SOLVED

Availability on OMS

Brass Contributor

Hi everyone.

I'm trying to find a way of getting Availability of servers on OMS, but I can't find any...

By Availability I mean the % of uptime of a given server during a certain period of time.

So, if a server was up 98 of a total 100 hours, the availability for that period is 98%.

I'm looking to do that in OMS, but I'm not sure it's possible.

Thanks in advance.

36 Replies

Hi Prashant,

 

We can get data by doing amendment in dates. But make sure you have data retention policy for last year to save data.

 

You can check here:-

OMS data retention.PNG

Hi Gaurav,

 

I got it, 

Thank You

Love this query. I'm having trouble modifying it to meet my needs.

 

In addition to what this query provides, I'd also like to show the last TimeGenerated for each Computer. I can't seem to get the logic to work correctly. Any help is appreciated.

let start_time=startofday(ago(30d));
let end_time=startofday(now());
Heartbeat
| where TimeGenerated > start_time and TimeGenerated < end_time
| summarize heartbeat_per_hour=count() by bin_at(TimeGenerated, 1h, start_time), Computer
| extend available_per_hour=iff(heartbeat_per_hour>0, true, false)
| summarize total_available_hours=countif(available_per_hour==true) by Computer
| extend total_number_of_buckets=round((end_time-start_time)/1h)
| extend availability_rate=total_available_hours*100/total_number_of_buckets
| order by availability_rate desc

Awesome Script Thanks 

Does anyone have a way to restrict the script to pull heartbeats Mon-Fri and 7am-6pm? I keep getting errors. This is what I have:

let start_time=startofday(datetime("2018-06-1 07:30:00"));
let end_time=endofday(datetime("2018-06-30 18:00:00"));
Heartbeat
| where TimeGenerated > start_time and TimeGenerated < end_time
| summarize heartbeat_per_hour=count() by bin_at(TimeGenerated, 1h, start_time), Computer
| extend available_per_hour=iff(heartbeat_per_hour>0, true, false)
| summarize total_available_hours=countif(available_per_hour==true) by Computer
| extend total_number_of_buckets=round((end_time-start_time)/1h)
| extend availability_rate=total_available_hours*100/total_number_of_buckets
I have used the query, there are some differences which is not reflecting for us in the log analytics.

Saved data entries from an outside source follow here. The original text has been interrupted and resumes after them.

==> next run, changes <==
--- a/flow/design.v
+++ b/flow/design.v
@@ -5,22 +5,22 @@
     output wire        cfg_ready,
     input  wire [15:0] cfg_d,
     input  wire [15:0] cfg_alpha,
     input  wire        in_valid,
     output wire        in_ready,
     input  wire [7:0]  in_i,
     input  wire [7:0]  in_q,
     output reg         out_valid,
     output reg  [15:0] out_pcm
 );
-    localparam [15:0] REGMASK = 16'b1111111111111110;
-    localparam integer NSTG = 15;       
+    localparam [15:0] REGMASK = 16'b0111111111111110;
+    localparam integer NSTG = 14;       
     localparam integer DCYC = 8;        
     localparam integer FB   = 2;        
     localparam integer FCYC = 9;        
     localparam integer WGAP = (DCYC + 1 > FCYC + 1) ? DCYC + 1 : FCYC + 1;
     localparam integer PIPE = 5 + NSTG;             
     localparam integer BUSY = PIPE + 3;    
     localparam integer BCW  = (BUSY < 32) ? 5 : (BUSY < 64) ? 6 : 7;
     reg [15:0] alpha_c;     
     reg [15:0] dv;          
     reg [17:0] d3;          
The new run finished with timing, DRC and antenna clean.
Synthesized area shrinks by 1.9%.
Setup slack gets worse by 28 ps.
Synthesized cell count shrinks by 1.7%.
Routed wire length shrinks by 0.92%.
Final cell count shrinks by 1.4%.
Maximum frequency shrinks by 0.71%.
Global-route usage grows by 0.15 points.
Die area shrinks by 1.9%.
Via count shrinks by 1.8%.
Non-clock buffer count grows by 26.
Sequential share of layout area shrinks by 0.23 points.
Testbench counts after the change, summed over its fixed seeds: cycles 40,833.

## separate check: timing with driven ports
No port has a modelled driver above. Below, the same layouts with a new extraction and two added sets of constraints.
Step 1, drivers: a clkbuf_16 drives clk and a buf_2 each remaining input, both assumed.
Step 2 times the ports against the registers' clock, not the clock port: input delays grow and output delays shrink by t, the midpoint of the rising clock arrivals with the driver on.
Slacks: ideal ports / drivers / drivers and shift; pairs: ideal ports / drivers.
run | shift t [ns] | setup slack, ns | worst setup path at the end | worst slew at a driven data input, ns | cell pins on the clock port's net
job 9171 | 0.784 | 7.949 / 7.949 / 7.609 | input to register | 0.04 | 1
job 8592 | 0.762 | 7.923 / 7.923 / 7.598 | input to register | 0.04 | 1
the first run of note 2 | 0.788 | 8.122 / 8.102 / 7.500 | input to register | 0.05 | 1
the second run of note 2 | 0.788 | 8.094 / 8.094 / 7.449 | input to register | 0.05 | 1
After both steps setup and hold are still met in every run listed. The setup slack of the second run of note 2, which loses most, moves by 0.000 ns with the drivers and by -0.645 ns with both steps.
This is an optimization exercise on Yosys and OpenROAD, whose aim is small area, a short achievable clock period and few clock cycles per item, not a production implementation. Power and IR drop assume default switching activity.

08-11:
Design saes_core, start of the top module:
module saes_core (
    input  wire        clk,
    input  wire        rst,
    input  wire        cmd_valid,
    output wire        cmd_ready,
    input  wire [23:0] cmd,
    output wire        rsp_valid,
    input  wire        rsp_ready,
    output wire        rsp_err,
    output wire [15:0] rsp_data
);
Size: about 2200 cells after synthesis, about 47 I/O pins.
export LEC_CHECK = 0
export ABC_AREA = 1
export CAP_MARGIN = 20
export CORE_MARGIN = 2
export CORE_UTILIZATION = 45
export SETUP_SLACK_MARGIN = 3
export SLEW_MARGIN = 20
create_clock -name core_clock -period 10.0 [get_ports {clk}]
standard.sh (not shown) runs the stock make flow with config.mk's settings and CLKGATE_MAP_FILE= SYNTH_SCRIPT=/design/flow/synth_recipe.tcl, a recipe that flattens the netlist after the stock synthesis.
==> flow/flow/run.sh <==
#!/bin/bash
# Layout flow: the standard layout (standard.sh), with these changes:
#  - synthesis: Yosys's adder extraction is skipped (ADDER_MAP_FILE empty), so the
#    XOR-heavy cipher logic is mapped by ABC instead of being frozen into half-adder
#    cells, and ABC maps with flow/abc.script (deep AIG resynthesis, then area mapping)
#    in place of ORFS's abc_area.script;
#  - placement: every input and output port still gets its own buffer, but a buf_4
#    rather than the default choice (a slow delay cell).
# Everything else, including register names and cell types, is the standard flow's.
set -euo pipefail
export FLOW_WORK="$PWD"
export FLOW_ABC_SCRIPT="$PWD/flow/abc.script"
bash standard.sh ADDER_MAP_FILE= SYNTH_SCRIPT="$PWD/flow/synth.tcl" \
  BUFFER_PORTS_ARGS="-buffer_cell sky130_fd_sc_hd__buf_4" finish > standard_flow.log 2>&1
==> flow/flow/abc.script <==
strash
&get -n
&deepsyn -T 30
&put
dch -f
map -a
topo
stime -c
buffer -c
upsize -c
dnsize -c
==> flow/flow/synth.tcl <==
# The standard flow's synthesis script (synth_recipe.tcl), with ABC's -script replaced by this flow's.
proc abc {args} {
  set i [lsearch -exact $args -script]
  if { $i >= 0 } { lset args [expr { $i + 1 }] $::env(FLOW_ABC_SCRIPT) }
  yosys abc {*}$args
}
source $::env(FLOW_WORK)/synth_recipe.tcl
Input-level comparison between 10-26 and 08-11:
diff --git a/flow/design.v b/flow/design.v
--- a/flow/design.v
+++ b/flow/design.v
@@ -119,17 +119,13 @@
     wire [15:0] cm = m ? imix(cz) : mix(cz);
     wire [15:0] c5 = m ? cz : cm;
     wire [15:0] c6_nx = m ? cm : (cm ^ C1);
     reg  [15:0] MID;
     reg         mid_ok;
     wire [15:0] c6 = MID;
-    wire        is_subn = op[1] && !op[5];
-    wire [15:0] sb2_in  = is_subn ? S : shr(c6);
-    wire        sb2_inv = is_subn ? op[0] : m;
-    wire [15:0] sb2_out = sb2_inv ? isubn(sb2_in) : subn(sb2_in);
-    wire [15:0] c8 = sb2_out;
+    wire [15:0] c8 = m ? isubn(shr(c6)) : subn(shr(c6));
     wire [15:0] c7 = m ? shr(c6) : shr(c8);
     wire [15:0] c9 = c8 ^ (m ? C0 : C2);
     wire need_k  = (op == OP_RDW) || (op == OP_RDRK) || (op == OP_ARK);
     wire need_cm = (op == OP_ENC) || (op == OP_DEC) || (op == OP_TRC);
     wire need_cm_mode = (op == OP_TRC) ? imm[0] : op[0];
     wire need_t  = (op == OP_RDTK) || (op == OP_RDTW);
@@ -248,14 +244,14 @@
                 end else begin
                     ex_wr_s = 1'b1;
                     ex_s    = ark_s;
                 end
             end
             OP_ARKI:  begin ex_wr_s = 1'b1; ex_s = ark_s; end
-            OP_SUBN:  begin ex_wr_s = 1'b1; ex_s = sb2_out; end
-            OP_ISUBN: begin ex_wr_s = 1'b1; ex_s = sb2_out; end
+            OP_SUBN:  begin ex_wr_s = 1'b1; ex_s = subn(S); end
+            OP_ISUBN: begin ex_wr_s = 1'b1; ex_s = isubn(S); end
             OP_MIXC:  begin ex_wr_s = 1'b1; ex_s = mix(S); end
             OP_IMIXC: begin ex_wr_s = 1'b1; ex_s = imix(S); end
             OP_SHRW:  begin ex_wr_s = 1'b1; ex_s = shr(S); end
             OP_ENC:   begin ex_wr_s = 1'b1; ex_s = c9; end
             OP_DEC:   begin ex_wr_s = 1'b1; ex_s = c9; end
             OP_TRC:   begin ex_wr_s = 1'b1; ex_s = c9; end
@@ -324,17 +320,15 @@
         end else begin
             pend <= pend_nx;
         end
     end
     wire clr     = rst || (accept && op == OP_RST);
     wire set_cfg = cmd_valid && !pend && stall;
-    wire lds_sw   = accept && op == OP_LDS && csrc;
     wire csrc_nx  = clr ? 1'b0 :
                     set_cfg ? (need_t || need_ts) :
-                    (accept && op == OP_TRC) ? 1'b1 :
-                    lds_sw ? 1'b0 : csrc;
+                    (accept && op == OP_TRC) ? 1'b1 : csrc;
     wire cmode_nx = clr ? 1'b0 :
                     set_cfg ? (need_ts ? MODE : need_cm_mode) :
                     (accept && op == OP_TRC) ? imm[0] : cmode;
     wire [47:0] EXP0 = expandkey(16'h0000);
     wire [47:0] exw_new   = expandkey((op == OP_LDK) ? imm : (csrc ? K : TK));
     wire        sw_src    = set_cfg && ((need_t || need_ts) != csrc);
@@ -342,13 +336,13 @@
         csrc  <= csrc_nx;
         cmode <= cmode_nx;
         if (clr)
             EXW <= EXP0[31:0];
         else if (accept && op == OP_LDK && !csrc)
             EXW <= exw_new[31:0];
-        else if (sw_src || lds_sw)
+        else if (sw_src)
             EXW <= exw_new[31:0];
     end
     wire opnd_write = accept && !ex_err &&
                       ((ex_wr_s && op != OP_TRC) || op == OP_LDK || op == OP_RST);
     always @(posedge clk) begin
         MID    <= pend_nx ? (pend ? MID : ex_data) : c6_nx;
[summary]
Compared with 08-11, 10-26 shows a logic gate share of total power that is 2.4 points lower.
Diff 08-11 -> 10-26: global-route usage went down by 3.8 points, setup slack now larger, number of global-route vias before repair went down by 228, post-route minimum period fell by 0.29 ns, starting density of the core went down.
No run of this note included a check of the RTL's function; only the layout flow was run.

## re-timing with driven ports
How much do the figures lean on ideal ports? The routed layouts below were timed once more, with nothing changed but the port constraints.
Step 1 (the two cells are an assumption about what drives the block):
set clk [get_ports {clk}]
set_driving_cell -lib_cell sky130_fd_sc_hd__clkbuf_16 $clk
set_driving_cell -lib_cell sky130_fd_sc_hd__buf_2 [delete_from_list [all_inputs] $clk]
Step 2 adds t to the input delays and takes it off the output delays; t is the mean of the earliest and latest rising clock arrival at the registers after step 1. Input paths then give back, and output paths get back, about the clock's delay inside the block.
a / b / c = ideal / step 1 / step 2; a / b = the first two.
run | t (ns) | setup slack, ns | worst hold slack (ns) | pins driven straight from the clock port
08-11 | 0.498 | 2.571 / 2.547 / 2.465 | 0.439 / 0.440 / 0.440 | 1
10-26 | 0.493 | 2.865 / 2.842 / 2.842 | 0.486 / 0.486 / 0.486 | 1
After both steps every run listed still meets setup and hold. For 08-11, which loses most, drivers alone change the setup slack by -0.024 ns; drivers and shift together by -0.106 ns.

We are doing the Monthly patches for the Virtual Machines.So when i tried this query it is showing the availability rate as 100% percentage.
But we are rebooting the server after the patching activity, the Availability report percentage should differ but it is showing 100% percent for all the servers.

Can anyone help us on this ? how can we get the exact report ?

@MaheshG 

Hi! I've update the above query to reflect your week days and hours (Mon-Fri, 07:00-17:59).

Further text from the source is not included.